Run this in cron hourly to have a tidy copy of your logs local. On a Pi Model 1, this takes about 10 minutes on a directory with 6 months worth of logs.

For lovey-stats, I changed the default to always run an entire month’s worth of stats. Before it would just run the current day, but that wasn’t very robust; if it errored out on a run or didn’t run properly, I would often have to go in and manually run the script to make sure I was getting the correct statistics. This also eliminates the need for complex logic to rotate the access.log from which Webalizer generates its charts. I had an issue before with certain log entries getting repeated at one point, which skewed the download numbers, so that’s gone now.

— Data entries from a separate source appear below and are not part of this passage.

From an optimization exercise on the open Yosys and OpenROAD flow, aimed at small area, a short achievable clock period and few clock cycles per item; shortcuts taken in it are not production practice.
The RTL was checked by simulation tests, not by an equivalence proof against the original design.
Power is estimated from default activity; no workload was simulated.

==> flow/design.v, too long to show whole: its modules and the start of the top module <==
// module cpre_clamp01: 10 lines
// module cpre_rne_shr25: 18 lines
// module cpre_rne_shr25n: 19 lines
// module cpre_rne_shr25f: 11 lines
// module cpre_norm25: 14 lines
// module cpre_hfront: 23 lines
// module cpre_hback: 36 lines
// module cpre_oms: 19 lines
// module cpre_rnd48: 12 lines
// module cpre_sga_post: 51 lines
// module cpre_mul_post: 18 lines
// module cpre_chan: 21 lines
// module cpre_postchan: 33 lines
// module cpre_perm: 20 lines
// module cpre_benc: 16 lines
// module cpre_mul24e: 1919 lines
// module cpre_hsv2rgb: 214 lines
module cpre_hsv2rgb (
    input  wire        clk,
    input  wire        rst,
    input  wire        in_valid,
    output wire        in_ready,
    input  wire [31:0] in_h,
    input  wire [31:0] in_s,
    input  wire [31:0] in_v,
    output reg         out_valid,
    input  wire        out_ready,
    output reg  [15:0] out_r,
    output reg  [15:0] out_g,
    output reg  [15:0] out_b
);
  // ...
==> flow/run.sh <==
#!/bin/bash
# synth_recipe.tcl (not shown) runs the flow's synth.tcl, then flattens the netlist and writes it again
# the make line also repeats each setting of config.mk as NAME=value (left out here)
make -C /OpenROAD-flow-scripts/flow DESIGN_CONFIG=/design/flow/config.mk WORK_HOME=/design/flow/orfs CLKGATE_MAP_FILE= SYNTH_SCRIPT=/design/flow/synth_recipe.tcl finish
==> flow/config.mk <==
export PLATFORM = sky130hd
export DESIGN_NAME = cpre_hsv2rgb
export DESIGN_NICKNAME = cpre_hsv2rgb
export VERILOG_FILES = /design/flow/design.v
export SDC_FILE = /design/flow/constraint.sdc
export NUM_CORES = 4
export LEC_CHECK = 0
export ABC_AREA = 1
export CAP_MARGIN = 20
export CORE_MARGIN = 2
export CORE_UTILIZATION = 55
export SLEW_MARGIN = 20
==> flow/constraint.sdc <==
create_clock -name core_clock -period 30.0 [get_ports {clk}]
set_input_delay 6.0000 -clock core_clock [delete_from_list [all_inputs] [get_ports {clk}]]
set_output_delay 6.0000 -clock core_clock [all_outputs]
set_load 0.01 [all_outputs]
Background: an optimization exercise with open tools, aiming at small area. Do not read the settings as production practice. Function was checked by simulation only, so behaviour that the tests miss may differ from the original.

==> build 61: inputs <==
==> flow/design.v <==
module lt3_decoder #(
    parameter integer TIME_W        = 64,
    parameter integer TICKS_PER_S   = 1000
) (
    input  wire              clk,
    input  wire              rst,           
    input  wire              cmd_valid,
    input  wire [3:0]        cmd_op,
    input  wire [TIME_W-1:0] cmd_operand,
    input  wire              sym_valid,
    input  wire [9:0]        sym,
    output wire              sym_ready,
    input  wire              crsp_valid,
    input  wire [1:0]        crsp,
    output wire              crsp_ready,
    output reg               rsp_valid,
    output wire [3:0]        rsp_status,
    output wire [15:0]       rsp_data,
    output reg               req_open,
    output reg               req_close
);
    localparam integer COOLDOWN_S     = 30;
    localparam [TIME_W-1:0] COOLDOWN_TICKS = COOLDOWN_S * TICKS_PER_S;
    reg [5:0]        c;               
    reg [TIME_W-1:0] last_poll_time;
    reg [7:0] st1, st2, st3, st4, st34, st36, st37, st47, st50;    
    reg       snap_valid;
    reg [7:0] sn_f1, sn_vt, sn_va, sn_sr, sn_bl, sn_bu, sn_fl, sn_ch, sn_fn;
    reg       sn_flag;
    reg [3:0] q;                      
    wire stream_phase = c[5] | c[4] | c[3];
    wire connect      = ~stream_phase & c[1];
    wire idle         = ~stream_phase & ~c[1];
    wire poll_valid   = ~(idle & c[0]);
    wire hunt         = (c == 6'd8);
    wire seen         = (c == 6'd9);
    assign crsp_ready = !rst && !cmd_valid && connect;
    assign sym_ready  = !rst && !cmd_valid && stream_phase;
    wire take_cmd  = !rst && cmd_valid;
    wire take_crsp = crsp_valid && crsp_ready;
    wire take_sym  = sym_valid && sym_ready;
    wire [1:0] sym_kind = sym[9:8];
    wire [7:0] sym_byte = sym[7:0];
    wire       is_byte  = (sym_kind == 2'b00);
    wire       take_byte = take_sym && is_byte;
    wire [TIME_W-1:0] A = cmd_operand;
    wire [TIME_W-1:0] B = last_poll_time;
    wire [15:0] br;
    wire [14:0] d;
    assign br[0] = 1'b0;
    genvar gi;
    generate
        for (gi = 0; gi < 15; gi = gi + 1) begin : g_lo
            assign d[gi]    = A[gi] ^ B[gi] ^ br[gi];
            assign br[gi+1] = (~A[gi] & B[gi]) | (~(A[gi] ^ B[gi]) & br[gi]);
        end
    endgenerate
    wire lo_ok = d < COOLDOWN_TICKS[14:0];
    wire [TIME_W-1:15] hi_t;
    assign hi_t[15] = (A[15] ^ B[15]) ^ br[15];
    generate
        for (gi = 16; gi < TIME_W; gi = gi + 1) begin : g_hi
            assign hi_t[gi] = (A[gi] ^ B[gi]) ^ (~A[gi-1] & B[gi-1]);
        end
    endgenerate
    wire hi_ok = ~|hi_t;
    wire in_cooldown = poll_valid && lo_ok && hi_ok;
    wire is_update = (cmd_op == 4'd1);
    wire is_read   = (cmd_op >= 4'd2) && (cmd_op <= 4'd11);
    wire poll_go   = take_cmd && is_update && !in_cooldown;
    wire commit    = take_byte && (c == 6'd63);
    wire fill_adv  = take_byte && !hunt && !seen;        
    wire advance   = (take_crsp && crsp == 2'b01) ||
                     fill_adv ||
                     (take_byte && hunt && sym_byte == 8'h0E) ||
                     (take_byte && seen && sym_byte == 8'hFF);
    always @(posedge clk) begin
        if (rst)
            c <= 6'd1;
        else if (take_cmd) begin
            if (poll_go)
                c <= 6'd7;
        end else if (advance)
            c <= c + 6'd1;
        else if (take_crsp || (take_sym && !is_byte))
            c <= 6'd0;
        else if (take_byte && seen)
            c <= 6'd8;
    end
    always @(posedge clk)
        if (poll_go)
            last_poll_time <= cmd_operand;
    always @(posedge clk) begin
        if (take_byte && c == 6'd11) st1  <= sym_byte;
        if (take_byte && c == 6'd12) st2  <= sym_byte;
        if (take_byte && c == 6'd13) st3  <= sym_byte;
        if (take_byte && c == 6'd14) st4  <= sym_byte;
        if (take_byte && c == 6'd44) st34 <= sym_byte;
        if (take_byte && c == 6'd46) st36 <= sym_byte;
        if (take_byte && c == 6'd47) st37 <= sym_byte;
        if (take_byte && c == 6'd57) st47 <= sym_byte;
        if (take_byte && c == 6'd60) st50 <= sym_byte;
    end
    always @(posedge clk) begin
        if (commit) begin
            sn_f1   <= st1;
            sn_flag <= (sym_byte != 8'h00);
            sn_vt   <= st2;
            sn_va   <= st3;
            sn_sr   <= st4;
            sn_bl   <= st34;
            sn_bu   <= st36;
            sn_fl   <= st37;
            sn_ch   <= st47;
            sn_fn   <= st50;
        end
    end
    always @(posedge clk) begin
        if (rst)
            snap_valid <= 1'b0;
        else if (commit)
            snap_valid <= 1'b1;
    end
    always @(posedge clk) begin
        rsp_valid <= 1'b0;
        req_open  <= 1'b0;
        req_close <= 1'b0;
        if (take_cmd) begin
            q <= is_update ? (in_cooldown ? 4'd1 : 4'd7) :
                 (cmd_op == 4'd15) ? 4'd12 : cmd_op;
            rsp_valid <= !(is_update && !in_cooldown && idle);
            req_open  <= is_update && !in_cooldown;
            req_close <= is_update && !in_cooldown && !idle;
        end else if (take_crsp) begin
            q <= 4'd15;
            rsp_valid <= (crsp != 2'b01);
        end else begin
            q <= (sym_kind == 2'b01) ? 4'd3 :
                 (sym_kind == 2'b10) ? 4'd5 :
                 (sym_kind == 2'b11) ? 4'd4 : 4'd2;
            if (take_sym && (!is_byte || c == 6'd63)) begin
                rsp_valid <= 1'b1;
                req_close <= 1'b1;
            end
        end
        if (rst) begin
            rsp_valid <= 1'b0;
            req_open  <= 1'b0;
            req_close <= 1'b0;
        end
    end
    function [2:0] state_map(input [7:0] s);
        case (s)
            8'd0:       state_map = 3'd0;
            8'd2:       state_map = 3'd1;
            8'd3, 8'd4: state_map = 3'd2;
            8'd7, 8'd8: state_map = 3'd3;
            8'd97:      state_map = 3'd4;
            8'd98:      state_map = 3'd5;
            default:    state_map = 3'd7;
        endcase
    endfunction
    wire [8:0] temperature = {1'b0, sn_f1} + (sn_flag ? 9'd255 : 9'd0);
    reg [10:0] read_data;
    always @(*) begin
        case (q)
            4'd2:        read_data = {2'b00, temperature};
            4'd3:        read_data = {state_map(sn_sr), sn_sr};
            4'd4:        read_data = {3'b000, sn_vt};
            4'd5, 4'd6:  read_data = {3'b000, sn_va};
            4'd7:        read_data = {3'b000, sn_bl};
            4'd8:        read_data = {3'b000, sn_bu};
            4'd9:        read_data = {3'b000, sn_fl};
            4'd10:       read_data = {3'b000, sn_ch};
            4'd11:       read_data = {3'b000, sn_fn};
            default:     read_data = 11'd0;
        endcase
    end
    wire q_read = (q >= 4'd2) && (q <= 4'd11);
    assign rsp_data   = (!req_close && snap_valid) ? {5'b00000, read_data} : 16'h0000;
    assign rsp_status = req_close   ? q :
                        (q == 4'd1) ? 4'd1 :
                        q_read      ? (snap_valid ? 4'd0 : 4'd8) :
                        (q == 4'd15) ? 4'd4 : 4'd10;
endmodule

This makes the stats run quite a bit less efficient, but the robustness is appreciated. Now instead of having 24 hours to rectify an issue before having to go manual, I have 28-31 days. Here’s how I set the date now:

HOUR="$(date +%-H)"
if [ ! -z "$1" ]; then
    DATE="$1"
elif [ "$HOUR" -lt 10 ]; then
    DATE="$(date --date=yesterday +%Y-%m)"
else
    DATE="$(date +%y-%m)"
fi

Just realized that this is hard-coded for the Japan Standard time zone…I should file a bug report to make this TZ-agnostic!

Local web serving and Webalizer configuring in another post. Just a hint: get yourself a Raspberry Pi to handle this stuff for you. Even a model 1 works.